PROMPT: The output is the lines below from the one with "((3*g+2 < DEPTH)" through the one with "rdata_q <= rd_word", both included, printed exactly and with no other line.

(Saved data entries)
********************
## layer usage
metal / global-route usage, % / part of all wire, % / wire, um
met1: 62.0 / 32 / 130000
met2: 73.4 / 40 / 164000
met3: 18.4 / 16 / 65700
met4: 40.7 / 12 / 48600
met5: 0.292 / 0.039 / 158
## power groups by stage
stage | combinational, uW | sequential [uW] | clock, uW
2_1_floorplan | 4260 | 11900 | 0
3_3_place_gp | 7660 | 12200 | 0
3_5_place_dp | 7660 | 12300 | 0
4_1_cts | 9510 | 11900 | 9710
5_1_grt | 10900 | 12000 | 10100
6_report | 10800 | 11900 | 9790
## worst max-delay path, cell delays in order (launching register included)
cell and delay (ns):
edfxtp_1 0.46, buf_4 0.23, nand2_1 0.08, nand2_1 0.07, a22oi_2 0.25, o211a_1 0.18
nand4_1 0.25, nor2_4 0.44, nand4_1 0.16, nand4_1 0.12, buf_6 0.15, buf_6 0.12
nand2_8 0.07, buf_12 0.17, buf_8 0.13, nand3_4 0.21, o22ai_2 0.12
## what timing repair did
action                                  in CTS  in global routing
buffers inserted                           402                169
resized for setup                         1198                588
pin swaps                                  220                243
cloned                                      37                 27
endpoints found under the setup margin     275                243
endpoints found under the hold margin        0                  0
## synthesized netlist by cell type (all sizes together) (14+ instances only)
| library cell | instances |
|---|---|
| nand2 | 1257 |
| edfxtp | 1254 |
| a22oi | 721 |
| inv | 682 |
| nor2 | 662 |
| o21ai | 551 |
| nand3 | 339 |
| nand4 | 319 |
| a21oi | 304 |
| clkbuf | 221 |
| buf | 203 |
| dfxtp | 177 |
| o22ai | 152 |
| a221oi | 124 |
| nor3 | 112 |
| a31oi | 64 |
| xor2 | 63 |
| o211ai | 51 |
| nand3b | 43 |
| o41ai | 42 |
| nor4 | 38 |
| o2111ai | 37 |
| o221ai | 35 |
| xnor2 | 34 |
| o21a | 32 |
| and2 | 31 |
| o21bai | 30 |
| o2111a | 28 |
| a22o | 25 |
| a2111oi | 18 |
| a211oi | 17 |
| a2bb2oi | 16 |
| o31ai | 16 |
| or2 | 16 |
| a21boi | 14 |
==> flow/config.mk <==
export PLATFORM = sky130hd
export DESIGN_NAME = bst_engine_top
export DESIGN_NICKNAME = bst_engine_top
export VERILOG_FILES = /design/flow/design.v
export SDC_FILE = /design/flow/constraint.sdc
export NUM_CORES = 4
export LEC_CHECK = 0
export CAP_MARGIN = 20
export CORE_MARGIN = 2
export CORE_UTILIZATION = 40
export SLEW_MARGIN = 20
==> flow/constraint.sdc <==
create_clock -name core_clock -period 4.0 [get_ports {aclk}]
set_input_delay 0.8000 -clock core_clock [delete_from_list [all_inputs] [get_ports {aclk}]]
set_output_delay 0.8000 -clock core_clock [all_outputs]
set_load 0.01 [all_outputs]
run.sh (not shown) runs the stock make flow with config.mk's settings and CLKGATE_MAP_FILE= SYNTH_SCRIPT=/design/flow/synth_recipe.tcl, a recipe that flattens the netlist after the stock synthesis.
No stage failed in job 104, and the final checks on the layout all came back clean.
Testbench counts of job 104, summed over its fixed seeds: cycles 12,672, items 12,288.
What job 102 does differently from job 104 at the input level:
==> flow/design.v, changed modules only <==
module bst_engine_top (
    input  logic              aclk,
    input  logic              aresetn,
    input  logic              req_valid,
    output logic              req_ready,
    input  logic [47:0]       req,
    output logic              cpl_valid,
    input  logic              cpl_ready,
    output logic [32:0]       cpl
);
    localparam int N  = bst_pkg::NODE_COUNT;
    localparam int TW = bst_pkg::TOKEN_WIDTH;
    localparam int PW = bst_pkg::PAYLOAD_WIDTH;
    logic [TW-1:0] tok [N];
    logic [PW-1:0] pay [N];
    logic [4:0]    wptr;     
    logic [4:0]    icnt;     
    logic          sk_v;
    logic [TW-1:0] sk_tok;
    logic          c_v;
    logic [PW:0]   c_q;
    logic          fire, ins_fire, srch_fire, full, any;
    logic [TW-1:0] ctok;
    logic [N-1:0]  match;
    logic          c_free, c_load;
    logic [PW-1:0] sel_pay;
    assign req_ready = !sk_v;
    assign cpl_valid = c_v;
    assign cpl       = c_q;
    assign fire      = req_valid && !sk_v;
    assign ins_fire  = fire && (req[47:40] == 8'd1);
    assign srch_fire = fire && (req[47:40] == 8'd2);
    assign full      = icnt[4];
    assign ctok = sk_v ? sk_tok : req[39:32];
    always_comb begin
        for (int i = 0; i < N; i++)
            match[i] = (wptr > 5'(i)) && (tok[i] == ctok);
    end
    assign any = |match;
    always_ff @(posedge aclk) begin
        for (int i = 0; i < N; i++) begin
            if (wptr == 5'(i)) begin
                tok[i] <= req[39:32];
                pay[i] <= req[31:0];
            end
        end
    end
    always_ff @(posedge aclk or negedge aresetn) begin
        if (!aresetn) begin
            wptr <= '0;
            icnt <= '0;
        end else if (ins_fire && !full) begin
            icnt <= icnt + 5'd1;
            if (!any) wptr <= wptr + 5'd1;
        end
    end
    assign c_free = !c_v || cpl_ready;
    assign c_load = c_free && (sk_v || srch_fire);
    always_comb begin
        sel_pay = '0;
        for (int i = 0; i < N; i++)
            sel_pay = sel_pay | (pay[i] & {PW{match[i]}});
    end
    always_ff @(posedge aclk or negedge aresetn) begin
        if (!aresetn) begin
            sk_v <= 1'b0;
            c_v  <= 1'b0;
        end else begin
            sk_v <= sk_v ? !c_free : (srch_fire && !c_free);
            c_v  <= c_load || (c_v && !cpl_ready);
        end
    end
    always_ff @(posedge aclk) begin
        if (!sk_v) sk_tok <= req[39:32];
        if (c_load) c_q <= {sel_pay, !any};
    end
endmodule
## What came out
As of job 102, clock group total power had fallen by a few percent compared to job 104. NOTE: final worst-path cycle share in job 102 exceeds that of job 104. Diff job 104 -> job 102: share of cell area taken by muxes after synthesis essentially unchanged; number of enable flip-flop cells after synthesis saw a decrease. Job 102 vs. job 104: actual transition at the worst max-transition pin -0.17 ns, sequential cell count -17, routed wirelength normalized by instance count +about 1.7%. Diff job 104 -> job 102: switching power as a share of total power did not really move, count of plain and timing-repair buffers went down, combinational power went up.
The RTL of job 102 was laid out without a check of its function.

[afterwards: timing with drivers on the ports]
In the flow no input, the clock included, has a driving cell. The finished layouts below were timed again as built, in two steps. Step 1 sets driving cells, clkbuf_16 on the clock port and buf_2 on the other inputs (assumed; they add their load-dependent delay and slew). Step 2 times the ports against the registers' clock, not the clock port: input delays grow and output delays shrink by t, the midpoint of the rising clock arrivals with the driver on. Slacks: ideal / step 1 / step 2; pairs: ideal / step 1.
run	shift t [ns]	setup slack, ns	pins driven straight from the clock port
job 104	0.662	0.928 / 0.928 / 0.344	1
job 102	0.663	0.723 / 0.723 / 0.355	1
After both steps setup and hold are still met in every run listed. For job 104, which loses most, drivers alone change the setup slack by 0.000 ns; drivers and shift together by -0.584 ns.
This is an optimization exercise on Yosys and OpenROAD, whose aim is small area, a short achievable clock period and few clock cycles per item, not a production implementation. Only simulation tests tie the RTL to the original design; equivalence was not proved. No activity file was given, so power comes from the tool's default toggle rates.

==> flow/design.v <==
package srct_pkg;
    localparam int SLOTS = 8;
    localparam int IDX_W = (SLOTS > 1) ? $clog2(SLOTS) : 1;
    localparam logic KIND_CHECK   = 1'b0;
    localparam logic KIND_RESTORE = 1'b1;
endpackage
********************
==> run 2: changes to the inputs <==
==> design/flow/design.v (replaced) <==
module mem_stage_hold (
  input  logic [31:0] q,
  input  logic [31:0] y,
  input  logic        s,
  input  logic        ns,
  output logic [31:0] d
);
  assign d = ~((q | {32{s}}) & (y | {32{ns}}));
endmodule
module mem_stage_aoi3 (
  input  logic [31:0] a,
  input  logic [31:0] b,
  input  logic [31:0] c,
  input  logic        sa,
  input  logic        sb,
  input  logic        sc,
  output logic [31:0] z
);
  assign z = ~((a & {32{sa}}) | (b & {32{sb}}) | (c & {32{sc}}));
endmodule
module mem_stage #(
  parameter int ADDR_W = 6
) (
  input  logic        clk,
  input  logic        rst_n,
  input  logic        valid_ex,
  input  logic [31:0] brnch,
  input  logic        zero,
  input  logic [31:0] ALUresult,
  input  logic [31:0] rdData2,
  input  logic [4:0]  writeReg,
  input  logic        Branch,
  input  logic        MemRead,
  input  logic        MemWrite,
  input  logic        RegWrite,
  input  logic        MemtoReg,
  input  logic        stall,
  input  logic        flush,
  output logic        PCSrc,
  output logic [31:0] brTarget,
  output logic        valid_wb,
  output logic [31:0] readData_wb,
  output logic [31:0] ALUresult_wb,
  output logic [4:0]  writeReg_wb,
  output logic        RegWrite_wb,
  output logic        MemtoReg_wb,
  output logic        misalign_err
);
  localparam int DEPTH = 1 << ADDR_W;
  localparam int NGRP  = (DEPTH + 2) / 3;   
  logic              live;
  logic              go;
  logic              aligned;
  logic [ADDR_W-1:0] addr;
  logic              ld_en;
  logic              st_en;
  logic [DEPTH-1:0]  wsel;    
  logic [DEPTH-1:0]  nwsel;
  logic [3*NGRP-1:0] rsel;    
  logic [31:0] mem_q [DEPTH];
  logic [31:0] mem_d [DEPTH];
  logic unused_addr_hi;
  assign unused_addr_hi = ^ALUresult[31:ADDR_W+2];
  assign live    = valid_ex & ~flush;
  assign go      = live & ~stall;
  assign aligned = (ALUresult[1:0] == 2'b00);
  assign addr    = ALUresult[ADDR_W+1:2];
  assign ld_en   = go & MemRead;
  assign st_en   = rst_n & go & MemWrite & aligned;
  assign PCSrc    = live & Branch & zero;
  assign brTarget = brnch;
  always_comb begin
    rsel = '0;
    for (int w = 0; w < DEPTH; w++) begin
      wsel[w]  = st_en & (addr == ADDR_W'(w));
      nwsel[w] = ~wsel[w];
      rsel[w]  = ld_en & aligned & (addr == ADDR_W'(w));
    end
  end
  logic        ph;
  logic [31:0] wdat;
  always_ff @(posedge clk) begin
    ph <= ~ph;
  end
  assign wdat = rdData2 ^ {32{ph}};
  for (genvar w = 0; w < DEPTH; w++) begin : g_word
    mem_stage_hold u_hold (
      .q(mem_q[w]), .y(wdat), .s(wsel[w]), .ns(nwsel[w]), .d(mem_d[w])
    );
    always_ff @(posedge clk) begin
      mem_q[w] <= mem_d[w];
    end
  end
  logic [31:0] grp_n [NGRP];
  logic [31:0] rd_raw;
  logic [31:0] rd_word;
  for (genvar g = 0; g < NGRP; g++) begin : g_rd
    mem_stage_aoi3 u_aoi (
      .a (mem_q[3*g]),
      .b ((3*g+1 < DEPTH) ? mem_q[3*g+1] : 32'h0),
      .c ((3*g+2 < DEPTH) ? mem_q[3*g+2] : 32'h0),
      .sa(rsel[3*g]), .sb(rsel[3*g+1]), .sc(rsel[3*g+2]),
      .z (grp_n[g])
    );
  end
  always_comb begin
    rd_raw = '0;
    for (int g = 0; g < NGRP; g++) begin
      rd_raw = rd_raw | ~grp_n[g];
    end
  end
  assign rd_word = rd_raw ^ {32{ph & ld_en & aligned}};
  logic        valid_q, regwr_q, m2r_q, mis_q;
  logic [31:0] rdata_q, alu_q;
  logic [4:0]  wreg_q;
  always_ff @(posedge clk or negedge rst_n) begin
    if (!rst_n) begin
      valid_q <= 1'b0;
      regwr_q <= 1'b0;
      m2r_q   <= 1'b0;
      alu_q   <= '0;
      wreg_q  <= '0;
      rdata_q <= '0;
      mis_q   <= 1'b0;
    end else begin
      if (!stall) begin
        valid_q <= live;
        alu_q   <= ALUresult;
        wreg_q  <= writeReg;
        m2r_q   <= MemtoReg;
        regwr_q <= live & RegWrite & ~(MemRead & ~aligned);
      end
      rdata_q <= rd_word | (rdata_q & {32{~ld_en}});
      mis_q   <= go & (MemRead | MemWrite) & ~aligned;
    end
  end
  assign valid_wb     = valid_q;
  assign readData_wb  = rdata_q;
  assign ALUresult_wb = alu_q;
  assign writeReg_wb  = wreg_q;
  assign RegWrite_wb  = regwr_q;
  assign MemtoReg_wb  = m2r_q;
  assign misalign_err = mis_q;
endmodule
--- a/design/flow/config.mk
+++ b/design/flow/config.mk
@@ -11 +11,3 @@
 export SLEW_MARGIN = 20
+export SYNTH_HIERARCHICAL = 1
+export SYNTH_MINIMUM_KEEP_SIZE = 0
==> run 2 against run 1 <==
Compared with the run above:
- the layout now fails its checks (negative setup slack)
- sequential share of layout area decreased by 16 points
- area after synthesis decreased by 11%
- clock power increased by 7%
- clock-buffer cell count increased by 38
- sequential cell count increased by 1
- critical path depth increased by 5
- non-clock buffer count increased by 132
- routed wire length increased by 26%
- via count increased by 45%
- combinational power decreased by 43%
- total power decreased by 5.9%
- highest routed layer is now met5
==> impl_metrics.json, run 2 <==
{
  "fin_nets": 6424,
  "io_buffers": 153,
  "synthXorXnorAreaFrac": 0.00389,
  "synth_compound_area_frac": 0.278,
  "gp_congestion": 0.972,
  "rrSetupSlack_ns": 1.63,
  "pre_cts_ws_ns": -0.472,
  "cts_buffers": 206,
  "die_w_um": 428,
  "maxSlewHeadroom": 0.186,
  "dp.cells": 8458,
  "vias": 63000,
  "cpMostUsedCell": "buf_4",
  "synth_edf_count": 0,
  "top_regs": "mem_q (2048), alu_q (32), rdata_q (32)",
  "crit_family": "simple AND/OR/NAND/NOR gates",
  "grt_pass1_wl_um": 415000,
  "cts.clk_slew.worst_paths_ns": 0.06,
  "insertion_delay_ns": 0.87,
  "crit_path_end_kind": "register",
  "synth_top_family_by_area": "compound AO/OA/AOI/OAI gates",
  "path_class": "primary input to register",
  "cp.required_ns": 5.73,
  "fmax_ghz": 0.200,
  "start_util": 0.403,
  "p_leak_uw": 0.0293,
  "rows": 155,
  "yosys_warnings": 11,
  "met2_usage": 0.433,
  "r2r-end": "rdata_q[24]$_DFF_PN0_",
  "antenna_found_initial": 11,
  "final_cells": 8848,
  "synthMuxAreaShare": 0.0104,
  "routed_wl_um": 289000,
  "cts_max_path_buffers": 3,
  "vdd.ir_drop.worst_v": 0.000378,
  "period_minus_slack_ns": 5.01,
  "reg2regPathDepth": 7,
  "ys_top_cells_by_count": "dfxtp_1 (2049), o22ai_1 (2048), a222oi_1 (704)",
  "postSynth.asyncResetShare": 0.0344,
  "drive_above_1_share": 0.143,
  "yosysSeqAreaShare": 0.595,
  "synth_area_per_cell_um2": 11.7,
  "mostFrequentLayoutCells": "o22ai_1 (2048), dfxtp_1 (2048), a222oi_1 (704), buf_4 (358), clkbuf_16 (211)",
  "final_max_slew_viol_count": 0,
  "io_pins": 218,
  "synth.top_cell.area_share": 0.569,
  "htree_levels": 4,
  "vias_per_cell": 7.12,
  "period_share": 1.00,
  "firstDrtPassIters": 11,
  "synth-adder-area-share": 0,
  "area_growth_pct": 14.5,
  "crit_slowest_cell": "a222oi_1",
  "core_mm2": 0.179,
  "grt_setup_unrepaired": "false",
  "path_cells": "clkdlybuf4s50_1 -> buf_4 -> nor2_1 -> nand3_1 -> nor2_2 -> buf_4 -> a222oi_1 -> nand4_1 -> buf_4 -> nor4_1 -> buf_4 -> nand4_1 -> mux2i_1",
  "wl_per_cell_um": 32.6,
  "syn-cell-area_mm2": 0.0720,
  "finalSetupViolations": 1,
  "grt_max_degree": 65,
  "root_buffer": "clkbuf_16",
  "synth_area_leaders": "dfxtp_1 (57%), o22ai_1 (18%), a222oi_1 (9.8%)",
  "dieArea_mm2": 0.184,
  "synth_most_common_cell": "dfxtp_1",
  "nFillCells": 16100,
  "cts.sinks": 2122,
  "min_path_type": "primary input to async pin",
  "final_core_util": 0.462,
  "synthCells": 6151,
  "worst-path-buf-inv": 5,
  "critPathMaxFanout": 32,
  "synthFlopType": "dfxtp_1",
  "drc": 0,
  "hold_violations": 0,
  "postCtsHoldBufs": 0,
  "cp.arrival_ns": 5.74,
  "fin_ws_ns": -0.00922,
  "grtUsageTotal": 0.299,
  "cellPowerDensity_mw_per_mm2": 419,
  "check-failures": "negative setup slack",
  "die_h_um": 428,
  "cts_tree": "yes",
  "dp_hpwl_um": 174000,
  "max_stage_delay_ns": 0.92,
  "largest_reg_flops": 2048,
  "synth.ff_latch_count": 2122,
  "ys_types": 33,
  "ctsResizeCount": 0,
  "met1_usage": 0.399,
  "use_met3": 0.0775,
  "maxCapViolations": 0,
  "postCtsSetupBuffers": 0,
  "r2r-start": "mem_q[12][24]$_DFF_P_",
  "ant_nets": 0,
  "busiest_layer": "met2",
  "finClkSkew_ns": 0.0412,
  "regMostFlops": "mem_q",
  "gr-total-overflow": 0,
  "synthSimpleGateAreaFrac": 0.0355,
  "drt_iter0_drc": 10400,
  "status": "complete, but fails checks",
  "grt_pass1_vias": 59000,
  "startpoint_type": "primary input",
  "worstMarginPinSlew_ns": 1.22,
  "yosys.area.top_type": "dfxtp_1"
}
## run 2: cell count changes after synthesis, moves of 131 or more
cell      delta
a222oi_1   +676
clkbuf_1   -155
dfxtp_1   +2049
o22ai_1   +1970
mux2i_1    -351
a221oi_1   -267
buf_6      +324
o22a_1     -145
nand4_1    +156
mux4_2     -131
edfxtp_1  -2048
********************
RESPONSE BELOW:
      .c ((3*g+2 < DEPTH) ? mem_q[3*g+2] : 32'h0),
      .sa(rsel[3*g]), .sb(rsel[3*g+1]), .sc(rsel[3*g+2]),
      .z (grp_n[g])
    );
  end
  always_comb begin
    rd_raw = '0;
    for (int g = 0; g < NGRP; g++) begin
      rd_raw = rd_raw | ~grp_n[g];
    end
  end
  assign rd_word = rd_raw ^ {32{ph & ld_en & aligned}};
  logic        valid_q, regwr_q, m2r_q, mis_q;
  logic [31:0] rdata_q, alu_q;
  logic [4:0]  wreg_q;
  always_ff @(posedge clk or negedge rst_n) begin
    if (!rst_n) begin
      valid_q <= 1'b0;
      regwr_q <= 1'b0;
      m2r_q   <= 1'b0;
      alu_q   <= '0;
      wreg_q  <= '0;
      rdata_q <= '0;
      mis_q   <= 1'b0;
    end else begin
      if (!stall) begin
        valid_q <= live;
        alu_q   <= ALUresult;
        wreg_q  <= writeReg;
        m2r_q   <= MemtoReg;
        regwr_q <= live & RegWrite & ~(MemRead & ~aligned);
      end
      rdata_q <= rd_word | (rdata_q & {32{~ld_en}});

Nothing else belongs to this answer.